TASK GOAL - Return exactly those lines of the material below that fall between the line holding "count: 70 (-7.9%)" and the line holding "Cells: 2,075 (unchanged)", inclusive.

-=-=-=-=-

From an optimization exercise on the open Yosys and OpenROAD flow, aimed at small area; shortcuts taken in it are not production practice.
The RTL was checked by simulation tests, not by an equivalence proof against the original design.
Power and IR drop assume default switching activity.

==> flow/design.v, too long to show whole: its modules and the start of the top module <==
// module xctrl: 637 lines
// module xflags: 26 lines
// module xregf: 619 lines
// module c_aoi222: 3 lines
// module c_ao22: 3 lines
// module c_ao21: 3 lines
// module c_nand2: 3 lines
// module c_nand3: 3 lines
// module c_nand4: 3 lines
// module c_and2: 3 lines
// module c_and3: 3 lines
// module c_or2: 3 lines
// module c_nor2: 3 lines
// module c_or3: 3 lines
// module c_xor2: 3 lines
// module c_ha: 4 lines
// module xaddr_decoder: 104 lines
// module picoversat: 121 lines
module picoversat (
             input                 clk,
             input                 rst,
             output                trap,
             output                led,
             output [10-2:0]  imem_addr,
             input [32-1:0]  imem_rdata,
             output                dmem_en,
             output                dmem_we,
             output [10-2:0]  dmem_addr,
             output [32-1:0]  dmem_wdata,
             input [32-1:0]   dmem_rdata
             );
  // ...
==> flow/flow/run.sh <==
#!/bin/bash
# The standard layout (standard.sh: the standard flow's own ORFS run with the standard
# synthesis), with the port buffers made of the smallest buffer cell
# (sky130_fd_sc_hd__buf_1) instead of ORFS's default choice. Every input and
# output port still gets its own buffer. ORFS writes each step's log under
# orfs/logs; standard.log holds make's own output.
set -euo pipefail
export BUFFER_PORTS_ARGS="-buffer_cell sky130_fd_sc_hd__buf_1"
bash standard.sh > standard.log 2>&1
==> flow/standard.sh <==
#!/bin/bash
# synth_recipe.tcl (not shown) runs the flow's synth.tcl, then flattens the netlist and writes it again
# the make line also repeats each setting of config.mk as NAME=value (left out here)
make -C /OpenROAD-flow-scripts/flow DESIGN_CONFIG=/design/flow/config.mk WORK_HOME=/design/flow/orfs CLKGATE_MAP_FILE= SYNTH_SCRIPT=/design/flow/synth_recipe.tcl "${@:-finish}"
==> flow/config.mk <==
export PLATFORM = sky130hd
export DESIGN_NAME = picoversat
export DESIGN_NICKNAME = picoversat
export VERILOG_FILES = /design/flow/design.v
export SDC_FILE = /design/flow/constraint.sdc
export NUM_CORES = 4
export LEC_CHECK = 0
export CAP_MARGIN = 5
export CORE_MARGIN = 2
export CORE_UTILIZATION = 55
export CTS_CLUSTER_DIAMETER = 100
export CTS_CLUSTER_SIZE = 20
export GPL_TIMING_DRIVEN = 0
export PLACE_DENSITY = 0.65
export SETUP_SLACK_MARGIN = 0.15
export SLEW_MARGIN = 5
export SYNTH_HIERARCHICAL = 1
==> flow/constraint.sdc <==
create_clock -name core_clock -period 7.5 [get_ports {clk}]
set_input_delay 1.5000 -clock core_clock [delete_from_list [all_inputs] [get_ports {clk}]]
set_output_delay 1.5000 -clock core_clock [all_outputs]
set_load 0.01 [all_outputs]
==> results by group, run 1 <==
Timing
  • Fin. max-slew vios: 0
  • Setup Total Neg Slack: 0 ps
  • Final min period: 7120 ps
  • Final setup fails: 0
  • RSZ-0062 raised after global routing: no
  • Max-slew headroom: 10.5%
  • Fin. Hold Viols: 0

Routing
  • Routed wire length: 85.9 mm
  • Metal3 WL: 7.56 mm
  • # DRC: 0
  • First drt pass iteration count: 12

Worst setup path
  • CP Data Required Time: 8000 ps
  • Crit. End Element: register
  • Worst Path Arrival: 7610 ps
  • Slowest stage delay, CP: 750 ps

Hold path
  • Min-delay src: rf[231]
  • Worst hold path class: reg2reg

Layout
  • Largest class: flip-flops and latches
  • NonClk Buf Share: 2.10%
  • Final cell count without fillers: 2,834
  • Logic inverters: 11
  • Multi-input logic area: 12,000 µm²
  • Final instance area: 26,500 µm²
  • Most common cell after layout, fill and taps aside: a22o_1

Global route
  • Largest net degree at the start of global routing: 43

Power and ir drop
  • Switch Pwr: 2.78 mW
  • Clock network power share: 25.9%

Clock tree
  • Clk buf depth: 3
  • Clk pin slew, worst setup/hold paths: 110 ps
  • Worst-Skew Late Latency: 600 ps

Placement
  • DP Area: 25,500 µm²
  • Gp weighted congestion: 0.948

Floorplan
  • DIE WIDTH: 214 µm

Run status
  • Status: timing/DRC/antenna clean
==> run 2: changes to the inputs <==
--- a/flow/config.mk
+++ b/flow/config.mk
@@ -9,6 +9,6 @@
 export CORE_MARGIN = 2
 export CORE_UTILIZATION = 55
-export CTS_CLUSTER_DIAMETER = 100
-export CTS_CLUSTER_SIZE = 20
+export CTS_CLUSTER_DIAMETER = 80
+export CTS_CLUSTER_SIZE = 25
 export GPL_TIMING_DRIVEN = 0
 export PLACE_DENSITY = 0.65
==> results by group, run 2 <==
Routing
  • Routed len/inst: 30.2 µm
  • First drt pass iteration count: 13 (+1)
  • Routed Antenna Nets: 0
  • # DRC: 0 (unchanged)
  • Vias: 21,400
  • First DRT Iteration DRCs: 3,832
  • Routed vias/inst: 7.53
  • Routed wire length: 85.7 mm (-0.22%)

Placement
  • Detail Placement HPWL: 53.4 mm
  • I/O Buffers: 119
  • Cells after DPL: 2,782
  • Gp weighted congestion: 0.948 (unchanged)

Layout
  • Fillers: 3,600
  • Final cell count without fillers: 2,834 (unchanged)
  • Most common cell after layout, fill and taps aside: a22o_1
  • Layout cell share with drive strength beyond 1: 3.87%
  • Syn-to-layout area delta: 9.69%
  • Biggest register: rf
  • Commonest non-fill, non-tap cells in the layout: a22o_1, dfxtp_1, a222oi_1
  • Final nets: 2,333
  • Regs by FF count: rf (512), ra (32), rb (32)
  • Max reg flops: 512

Synthesis
  • Post-Syn Area: 24,200 µm²
  • Ys Warns: 7
  • Mapped Nets: 2,174
  • Post-Synthesis Cells: 2,075
  • Synthesized area per cell: 11.7 µm²

Timing
  • Hold slack final: 481 ps
  • Slew @ Worst Pin: 1390 ps
  • Max-slew headroom: 7.04% (-3.5 points)
  • Final period util: 95.8%
  • F_max: 139 MHz
  • Final setup fails: 0 (unchanged)
  • Final min period: 7180 ps (+65.5 ps)
  • Fin. Hold Viols: 0 (unchanged)
  • Max Clock Skew: 33.1 ps
  • Fin. max-slew vios: 0 (unchanged)
  • Setup Total Neg Slack: 0 ps (unchanged)
  • RSZ-0062 raised after global routing: no

Global route
  • Grt met1 use: 52.3%
  • Vias in the first global route: 19,500
  • First-pass GRT wire length: 126 mm
  • GR Util met3: 5.24%
  • Initial antenna violation count: 2
  • GRT Residual Overflow: 0
  • GR peak layer: met2
  • Largest net degree at the start of global routing: 43 (unchanged)
  • Met2 Use GR: 56.2%
  • Total GRT Usage: 36.5%

Floorplan
  • DIE AREA: 45,700 µm²
  • Die span in y: 214 µm
  • Site row count: 76
  • Initial core utilization: 55.9%
  • DIE WIDTH: 214 µm (unchanged)
  • Top Ports: 120
  • Core ar.: 43,300 µm²

Hold path
  • Worst hold path class: reg2reg

Clock tree
  • Clk buf depth: 3 (unchanged)
  • Htree depth: 2
  • Clock Sinks: 589
  • Root Buffer: clkbuf_16
  • CTS tree: yes
  • Post CTS Setup Buffer Count: 0
  • Clk pin slew, worst setup/hold paths: 90 ps (-20 ps)
  • Worst-Skew Late Latency: 590 ps (about the same)
  • Hold Buf Count CTS: 0
  • Total CTS buffers: 34

Worst setup path
  • CP Data Required Time: 7950 ps (-50 ps)
  • Slowest stage delay, CP: 720 ps (-30 ps)
  • Startpoint types: input port
  • Crit. End Element: register
  • CP Class: in2reg
  • Worst path cell trace: buf_1 > clkbuf_1 > nor2_1 > xnor2_2 > nor2_4 > and2_1 > a222oi_1 > nand4_1 > or3_1 > xor2_1 > ha_1 > and2_1 > and2_1 > and2_1 > a21o_1 > a21o_1 > a21o_1 > a21o_1 > xor2_1 > a2bb2oi_1 > o22ai_1 > a22o_1
  • CP bufs+invs: 2
  • CP top delay family: compound AO/OA/AOI/OAI gates
  • CP max-delay cell: a222oi_1
  • Worst Path Arrival: 7640 ps (+30 ps)
  • Crit Path Max Fanout: 16

Run status
  • Status: timing/DRC/antenna clean

Power and ir drop
  • PD cells: 287 nW/µm²
  • P_leak: 10.9 nW
  • Peak supply drop: 303 µV
  • Power Total: 7.62 mW

Job
  • Total of max-cap violations: 0
run 2: repair_timing:
item	in CTS	in global routing
hold endpoints to repair	0	0
gates resized for setup	0	7
setup endpoints to repair	0	13
run 2: final timing paths:
kind / slack [ps] / cells after the start / start / end
setup / recovery: 320 / 22 / imem_rdata[31] / rc[1]
max in group asynchronous: 5880 / 3 / rst / rc[0]
setup reg to reg: 1180 / 21 / rb[8] / rc[1]
hold / removal: 480 / 1 / rf[331] / rf[331]
hold reg to reg: 480 / 1 / rf[331] / rf[331]
min in group asynchronous: 970 / 2 / rst / rb[31]
run 2: power by group:
group	total (mW)	switching (mW)	internal, mW
Combinational	1.43	0.780	0.648
Clock	2.03	1.13	0.902
Sequential	4.17	0.923	3.25
run 2: worst reg2reg max path: stages, from the launching register on:
cell and delay, ps:
dfrtp_1 450, nor4b_1 560, mux2i_1 190, o21bai_4 280, nor2_4 470, and2_1 690
a222oi_1 390, nand4_1 250, or2_1 180, xor2_1 160, ha_1 310, a21o_1 230
a21o_1 190, a21o_1 190, a21o_1 160, a21o_1 310, a21o_1 290, a21o_1 210
xor2_1 150, a2bb2oi_1 160, o22ai_1 130, a22o_1 260
run 2: final cells by class:
class | instances | area [µm²] | share of cell area (%)
antenna | 2 | 5.00 | 0.0189
buffer | 8 | 46.3 | 0.174
clock buffer | 39 | 901 | 3.39
clock inverter | 10 | 138 | 0.519
inverter | 11 | 43.8 | 0.165
multi-input combinational | 1468 | 12000 | 45.2
sequential | 589 | 12200 | 45.9
tap | 585 | 732 | 2.76
timing repair buffer | 122 | 502 | 1.89
run 2: layer usage:
layer / share of wire, % / vias up
li1: - / 9145
met1: 42 / 10700
met2: 46 / 1295
met3: 9.2 / 166
met4: 3.6 / 0
met5: 0 / -
run 2: stage by stage:
stage | cell area [µm²] | util, % | setup slack, ps
6_report | 26500 | 61.4 | 319
3_3_place_gp | 25400 | 58.7 | -1100
2_1_floorplan | 24200 | - | 1440
3_5_place_dp | 25500 | 58.8 | -350
5_1_grt | 26500 | 61.3 | 170
4_1_cts | 26500 | 61.2 | 250
==> run 3: changes to the inputs <==
--- a/flow/config.mk
+++ b/flow/config.mk
@@ -6,12 +6,12 @@
 export NUM_CORES = 4
 export LEC_CHECK = 0
-export CAP_MARGIN = 5
+export CAP_MARGIN = 10
 export CORE_MARGIN = 2
-export CORE_UTILIZATION = 55
+export CORE_UTILIZATION = 65
 export CTS_CLUSTER_DIAMETER = 80
 export CTS_CLUSTER_SIZE = 25
 export GPL_TIMING_DRIVEN = 0
-export PLACE_DENSITY = 0.65
+export PLACE_DENSITY = 0.75
 export SETUP_SLACK_MARGIN = 0.15
-export SLEW_MARGIN = 5
+export SLEW_MARGIN = 10
 export SYNTH_HIERARCHICAL = 1
==> results by group, run 3 <==
Run status
  • Status: timing/DRC/antenna clean

Floorplan
  • Site row count: 70 (-7.9%)
  • Initial core utilization: 66.1% (+10 points)
  • DIE WIDTH: 197 µm (-7.9%)
  • DIE AREA: 38,800 µm² (-15%)
  • Die span in y: 197 µm (-7.9%)
  • Core ar.: 36,600 µm² (-15%)
  • Top Ports: 120 (unchanged)

Synthesis
  • Ys Warns: 7 (unchanged)
  • Mapped Nets: 2,174 (unchanged)
  • Synthesized area per cell: 11.7 µm² (unchanged)
  • Post-Synthesis Cells: 2,075 (unchanged)
  • Post-Syn Area: 24,200 µm² (unchanged)

Layout
  • Biggest register: rf
  • Final nets: 2,328 (-0.21%)
  • Multi-input logic area: 12,000 µm² (-0.11%)
  • Max reg flops: 512 (unchanged)
  • Syn-to-layout area delta: 8.68%
  • Fillers: 2,680 (-26%)
  • Final cell count without fillers: 2,714 (-4.2%)
  • Most common cell after layout, fill and taps aside: a22o_1
  • Storage cell area: 12,200 µm² (unchanged)
  • Regs by FF count: rf (512), ra (32), rb (32)
  • Layout cell share with drive strength beyond 1: 3.65% (-0.22 points)
  • Commonest non-fill, non-tap cells in the layout: a22o_1, dfxtp_1, a222oi_1

Hold path
  • Min-Delay Endpoint: rf[426]
  • Hold Crit Depth: 1 (unchanged)
  • Worst hold path class: reg2reg
  • Min-delay src: rf[426]

Worst setup path
  • Worst Path Arrival: 7710 ps (+70 ps)
  • Worst path cell trace: buf_1 > nand3b_4 > buf_6 > mux2_4 > nand2_1 > nor2_1 > and2_1 > a222oi_1 > nand4_1 > or3_1 > xor2_1 > ha_1 > and2_1 > and2_1 > and2_1 > and2_1 > a21o_1 > a21o_1 > a21o_1 > xor2_1 > a2bb2oi_1 > o22ai_1 > a22o_1
  • CP Data Required Time: 8020 ps (+70 ps)
  • Critical R2R Launch: rb[7]
  • Crit Reg-Reg Endpoint: rc[1]
  • Worst reg2reg path depth: 21 (unchanged)
  • Slowest stage delay, CP: 750 ps (+30 ps)
  • Startpoint types: input port
  • CP Class: in2reg
  • Most frequent CP cell: and2_1
  • R2R Setup Slk: 920 ps (-260 ps)
  • Crit Path Max Fanout: 16 (unchanged)
  • Crit. End Element: register
  • CP max-delay cell: a222oi_1

Timing
  • Final period util: 95.8% (about the same)
  • F_max: 139 MHz (about the same)
  • Max-slew headroom: 11.7% (+4.7 points)
  • Final min period: 7190 ps (+6.71 ps)
  • Fin. Hold Viols: 0 (unchanged)
  • Final setup fails: 0 (unchanged)
  • Fin. max-slew vios: 0 (unchanged)
  • Max Clock Skew: 28.6 ps (-4.48 ps)
  • Slew @ Worst Pin: 1320 ps (-70.2 ps)
  • RSZ-0062 raised after global routing: no

Power and ir drop
  • PD cells: 285 nW/µm² (-0.67%)
  • Internal Power: 4.74 mW (-1.1%)
  • Register share of total power: 55.4% (+0.7 points)
  • Power Total: 7.50 mW (-1.6%)
  • Clock network power share: 25.5% (-1.1 points)
  • Switch Pwr: 2.76 mW (-2.4%)
  • P_leak: 10.8 nW (-0.42%)
  • Net Sw Frac: 36.8% (-0.30 points)
  • Power share of the combinational group: 19.1% (+0.4 points)
  • Peak supply drop: 408 µV (+35%)

Clock tree
  • Clock Sinks: 589 (unchanged)
  • Worst-Skew Late Latency: 640 ps (+50 ps)
  • Total CTS buffers: 30 (-12%)
  • Htree depth: 1 (-1)
  • Clk pin slew, worst setup/hold paths: 90 ps (about the same)
  • Clk buf depth: 3 (unchanged)
  • Root Buffer: clkbuf_16
  • CTS tree: yes

Placement
  • Gp weighted congestion: 0.987 (+4.1%)
  • Detail Placement HPWL: 51.9 mm (-2.7%)
  • Cells after DPL: 2,665 (-4.2%)
  • I/O Buffers: 119 (unchanged)

Global route
  • Total GRT Usage: 41.5% (+4.9 points)
  • Vias in the first global route: 20,300 (+4.0%)
  • Largest net degree at the start of global routing: 45 (+4.7%)
  • GRT Residual Overflow: 0 (unchanged)
  • Initial antenna violation count: 2 (unchanged)
  • First-pass GRT wire length: 125 mm (-0.95%)

Routing
  • # DRC: 0 (unchanged)
  • Routed len/inst: 30.6 µm (+1.1%)
  • Routed wire length: 83.0 mm (-3.1%)
  • Vias: 21,800 (+2.1%)
  • Routed Antenna Nets: 0 (unchanged)
  • First drt pass iteration count: 14 (+1)
  • Routed vias/inst: 8.04 (+6.7%)
  • First DRT Iteration DRCs: 3,390 (-12%)

Job
  • Total of max-cap violations: 0 (unchanged)
run 3: power groups by stage:
stage | sequential [mW] | clock, mW | combinational [mW]
CTS | 4.11 | 1.92 | 1.40
finish | 4.16 | 1.92 | 1.43
detailed placement | 4.18 | 0 | 1.39
global route | 4.17 | 2.03 | 1.57
floorplan | 3.80 | 0 | 1.01
global placement | 4.16 | 0 | 1.34
run 3: worst max-delay path by stage:
stage / from / end / slack (ps) / cells past startpoint
after floorplan: imem_rdata[30] / rc[1] / 1440 / 22
after global placement: imem_rdata[30] / rc[1] / -1010 / 23
after detailed placement: imem_rdata[30] / rc[1] / -290 / 23
after CTS: imem_rdata[30] / rc[1] / 340 / 23
after global routing: imem_rdata[30] / rc[1] / 150 / 23
final: imem_rdata[30] / rc[1] / 310 / 23
run 3: final cells by class:
type | instances | share of cell area, %
inverter | 11 | 0.167
clock buffer | 37 | 3.03
sequential | 589 | 46.3
antenna | 2 | 0.0190
clock inverter | 10 | 0.628
multi-input combinational | 1467 | 45.6
tap | 468 | 2.23
buffer | 8 | 0.176
timing repair buffer | 122 | 1.88
run 3: timing repair:
action,in CTS,in global routing
hold buffers,0,0
setup buffers,0,0
endpoints found under the setup margin,0,12
resized for setup,0,6
run 3: stage by stage:
stage	cell area (µm²)	TNS, ps	worst slack (ps)	util, %	hold WS (ps)
global placement	25200	-19160	-1010	68.9	455
floorplan	24200	0	1440	-	442
CTS	26300	0	336	71.7	482
finish	26300	0	312	71.8	485
detailed placement	25300	-1870	-286	69.1	454
global route	26300	0	148	71.8	491
run 3: layer usage:
metal  track usage [%]  up-vias  share of wire (%)
met2              62.6     1619                 44
li1                  -     9152                  -
met3              7.10      282                 11
met1              57.4    10800                 38
met5                 0        -                  0
met4              21.7        0                6.5
run 3: worst max-delay path: cells and delay by family:
kind,cells,cell delay (ps)
AND/OR/NAND/NOR,10,2610
AO/OA/AOI/OAI,7,2100
buffers and inverters,2,430
adder cells (fa/ha/maj),1,380
multiplexers,1,330
XOR/XNOR,2,310

static timing again, ports no longer ideal:
In the flow no input, the clock included, has a driving cell. The finished layouts below were timed again as built, in two steps. Step 1, drivers: a clkbuf_16 drives clk and a buf_2 each remaining input, both assumed. Step 2 adds t to the input delays and takes it off the output delays; t is the mean of the earliest and latest rising clock arrival at the registers after step 1. Input paths then give back, and output paths get back, about the clock's delay inside the block. Slacks: ideal / step 1 / step 2; pairs: ideal / step 1.
| run | t, ns | setup WS [ns] | hold WS [ns] | worst register clock-pin slew, ns |
|---|---|---|---|---|
| run 1 | 0.635 | 0.384 / 0.420 / -0.215 | 0.478 / 0.478 / 0.478 | 0.11 / 0.11 |
| run 2 | 0.633 | 0.319 / 0.348 / -0.286 | 0.481 / 0.481 / 0.481 | 0.10 / 0.10 |
| run 3 | 0.680 | 0.312 / 0.348 / -0.332 | 0.485 / 0.485 / 0.485 | 0.10 / 0.10 |
With both steps, setup timing fails in every run listed, where it was met with ideal ports. The setup slack of run 3, which loses most, moves by +0.036 ns with the drivers and by -0.644 ns with both steps.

-=-=-=-=-

FINISHED EXERCISE -
  • Site row count: 70 (-7.9%)
  • Initial core utilization: 66.1% (+10 points)
  • DIE WIDTH: 197 µm (-7.9%)
  • DIE AREA: 38,800 µm² (-15%)
  • Die span in y: 197 µm (-7.9%)
  • Core ar.: 36,600 µm² (-15%)
  • Top Ports: 120 (unchanged)

Synthesis
  • Ys Warns: 7 (unchanged)
  • Mapped Nets: 2,174 (unchanged)
  • Synthesized area per cell: 11.7 µm² (unchanged)
  • Post-Synthesis Cells: 2,075 (unchanged)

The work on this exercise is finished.